We can blame dominant social systems and their repression, their ridicule and misinformation, their comforts, temptations, and coercion. We can mumble that the historical or material conditions just aren’t quite right yet, that we are not in a “revolutionary period.” Thoughts like this carry truth, but we can’t afford to let them be excuses. Our movements themselves, their structures and attitudes, their narrowness and cultural insularity, their straight-up meanness, pettiness, and violence are all just as much to blame as any outside forces for the ways that we are constantly shedding solid and well-meaning people.
Because of all of the unhealed and unchecked pain that we ricochet at each other, because of all the stale forms of struggle carried over from centuries of past movements, we are caught in an ugly and predictable cycle of attracting people, grinding them down, then either hemorrhaging them away or numbing them just enough to keep them sticking around. All that hope, all that wonderful vision that we have to offer, like a shiny and colorful balloon, inflated with toxic air.
Droves of books, articles, and open letters have elaborated on the specifics. A non-stop crisis mode mentality that leaves little room for non-political needs, feelings, relationships, or commitments. Oppressive dynamics, abuse, and sexual assault within our groups—and the scorched earth of failed or sabotaged processes to address them. Campaigns and initiatives that treat organizers like little more than names on a list. Projects that don’t make the effort to connect to long-term visions or strategies. Attempts at solidarity across identity lines that devolve into patronizing charity or even painful betrayal. Insecure, jealous, or grouchy colleagues who turn simple personality clashes into pitched political battles. Jargon, jargon, then extra jargon. Facebook flame wars. Cultures so suspicious of leadership or differentiation that brilliant new ideas get sniped, denounced, or self-silenced before even being attempted. Intellectual and social pecking orders of who is more radical, committed, militant, politically developed, or some other euphemism for “cooler than you.”
These are just some of the problems that converge to form the bigger problem: movements that stay small and fringe and highly ineffective. Movements that lose people as fast they win them, and which thus keep us away from the actual goal of winning a better society.
As the tone should make clear, I’m unhappy with things as they stand, and I want them to change. More specifically, I think we need movements, groups, organizations that want these things to change, too, and which are structured to do that hard work.

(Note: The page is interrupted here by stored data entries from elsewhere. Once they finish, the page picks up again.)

Source: an optimization exercise on an open RTL-to-GDS flow (aim: small area, a short achievable clock period and few clock cycles). Production flows keep margins and buffers that such runs may drop.
RTL that was checked went through simulation tests only; none was proved equivalent to the original.
Power is estimated from default activity; no workload was simulated.

==> trial 9 <==
==> flow/design.v (excerpt) <==
module csum_codec (
    input  wire         clk,
    input  wire         rst,
    input  wire         start,
    input  wire [31:0]  cmd,
    input  wire [7:0]   blen,
    input  wire [623:0] frame,
    output wire         ready,
    output reg          done,
    output wire [7:0]   status,
    output wire [15:0]  value
);
==> flow/config.mk <==
export PLATFORM = sky130hd
export DESIGN_NAME = csum_codec
export DESIGN_NICKNAME = csum_codec
export VERILOG_FILES = /design/flow/design.v
export SDC_FILE = /design/flow/constraint.sdc
export NUM_CORES = 4
export LEC_CHECK = 0
export CAP_MARGIN = 20
export CORE_AREA = 10 10 250 250
export DIE_AREA = 0 0 260 260
export SETUP_SLACK_MARGIN = 2.5
export SLEW_MARGIN = 20
export SYNTH_HIERARCHICAL = 1
==> flow/constraint.sdc <==
create_clock -name core_clock -period 8.0 [get_ports {clk}]
set_input_delay 1.6000 -clock core_clock [delete_from_list [all_inputs] [get_ports {clk}]]
set_output_delay 1.6000 -clock core_clock [all_outputs]
set_load 0.01 [all_outputs]
standard.sh (not shown) runs the stock make flow with config.mk's settings and CLKGATE_MAP_FILE= SYNTH_SCRIPT=/design/flow/synth_recipe.tcl, a recipe that flattens the netlist after the stock synthesis.
==> flow/flow/run.sh <==
#!/bin/bash
# The standard layout, with the port buffers made as buf_1 cells (every
# input and output port still gets its own buffer).
set -euo pipefail
export BUFFER_PORTS_ARGS="-buffer_cell sky130_fd_sc_hd__buf_1"
bash standard.sh synth > synth.log 2>&1
bash standard.sh finish > layout.log 2>&1
==> build 3: changes against trial 9 <==
--- a/flow/design.v
+++ b/flow/design.v
@@ -19,19 +19,18 @@
                      (cmd[7:0] == 8'h01 || cmd[7:0] == 8'h02);
     wire runt      = (blen < HDR_BYTES);
     wire oversize  = (len_field > MAX_PAYLOAD);
     wire truncated = ({1'b0, blen} < (9'd14 + {2'b00, len_field[6:0]}));
     wire frame_bad = runt || oversize || truncated;
-    wire [63:0] ml, mh;
-    csum_mdec mdec_l (.len7(frame[13*8 +: 7]), .m(ml));
-    csum_mdec mdec_h (.len7(frame[13*8 +: 7]), .m(mh));
+    wire [63:0] m;
+    csum_mdec mdec (.len7(frame[13*8 +: 7]), .m(m));
     genvar gi;
     reg  [511:0] pn;
     integer j;
     always @(*)
         for (j = 0; j < 64; j = j + 1)
-            pn[8*j +: 8] = ~(frame[8*(14+j) +: 8] & {{4{mh[j]}}, {4{ml[j]}}});
+            pn[8*j +: 8] = ~(frame[8*(14+j) +: 8] & {8{m[j]}});
     wire ff_in = (csum_field == 16'hFFFF);
     wire [15:0] fvn = (cmd[1] && !ff_in) ? ~csum_field : 16'hFFFF;
     wire hs0, hc0;
     csum_fa hfa0 (.a(frame[24]), .b(frame[40]), .c(frame[56]), .s(hs0), .co(hc0));
     wire hs1, hc1;
==> notes.md <==
Count of clock-buffer cells in the layout is the same in build 3 and trial 9. Of build 3 and trial 9, trial 9 has the higher design area (gap about 5.4%, measured against trial 9). In build 3 the sequential share of layout area is higher than in trial 9, by 0.33 points. Of trial 9 and build 3, trial 9 has the higher utilization (gap 2.3 points). Clock power: trial 9 is lower than build 3 (about 2%). In build 3 the via count is smaller than in trial 9, by about 4.6%.
==> figures <==
Status: trial 9 timing/DRC/antenna clean; build 3 timing/DRC/antenna clean
Simple-Gate Fraction of Synth Area: trial 9 16.7%; build 3 16.0%
Met3 wire len: trial 9 10300 um; build 3 11000 um
Gp weighted congestion: trial 9 1.05; build 3 1.03
Met2 Routed Length: trial 9 54100 um; build 3 48500 um
Timing endpoint of the critical path: trial 9 rq[35]; build 3 rq[19]
Adder-cell area share of the yosys netlist: trial 9 64.4%; build 3 65.9%
Area share of buffers outside the clock network: trial 9 15.6%; build 3 15.7%
Number of antenna violations at the first check in global routing: trial 9 8; build 3 21
Sw Ratio: trial 9 56.4%; build 3 56.4%
Final design instance area without fill: trial 9 24400 um^2; build 3 23100 um^2
Largest voltage drop on the vdd net: trial 9 436 uV; build 3 547 uV
Maximum achievable frequency: trial 9 181 MHz; build 3 180 MHz
Routed length per placed instance: trial 9 34.4 um; build 3 32.5 um
Testbench counts of build 3, summed over its fixed seeds: cycles 3,200.
Only the layout flow was run in trial 9; the RTL was not checked for function there.

[separate check: timing with driven ports]
The results above use ideal ports. As a check the final layouts listed here were re-extracted and re-timed, cells and wires unchanged. Step 1 assumes that a clkbuf_16 drives the clock port and a buf_2 every other input. Step 2 adds t to the input delays and takes it off the output delays; t is the mean of the earliest and latest rising clock arrival at the registers after step 1. Input paths then give back, and output paths get back, about the clock's delay inside the block. Three values: ideal, step 1, step 2; two values: the first two.
run	t (ns)	setup slack, ns	clock arrival spread, ns
trial 9	0.390	2.468 / 2.346 / 1.956	0.017 / 0.016
build 3	0.395	2.444 / 2.464 / 2.069	0.011 / 0.010
After both steps setup and hold are still met in every run listed. For trial 9, which loses most, drivers alone change the setup slack by -0.122 ns; drivers and shift together by -0.512 ns.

Still, as cranky or critical as I might be, I am not a pessimist locked into a negative perspective. For each of the complex problems that hurt our movements and sap our growth, I recognize the numerous dedicated people trying to make radical work healthier and stronger. From the intense campaign and base-building organizations that still dedicate time for relationships, reflection, and long-term strategy; to the on-the-ground organizers working their asses off and taking risks to build multiracial and multi-sectoral alliances; to the small collectives working all sorts of different angles to support mental health and caring labor; to even smaller groupings and pairings of movement mentors and mentees struggling to grow together, I know that there is a clear striving for movements that can both win and hold people.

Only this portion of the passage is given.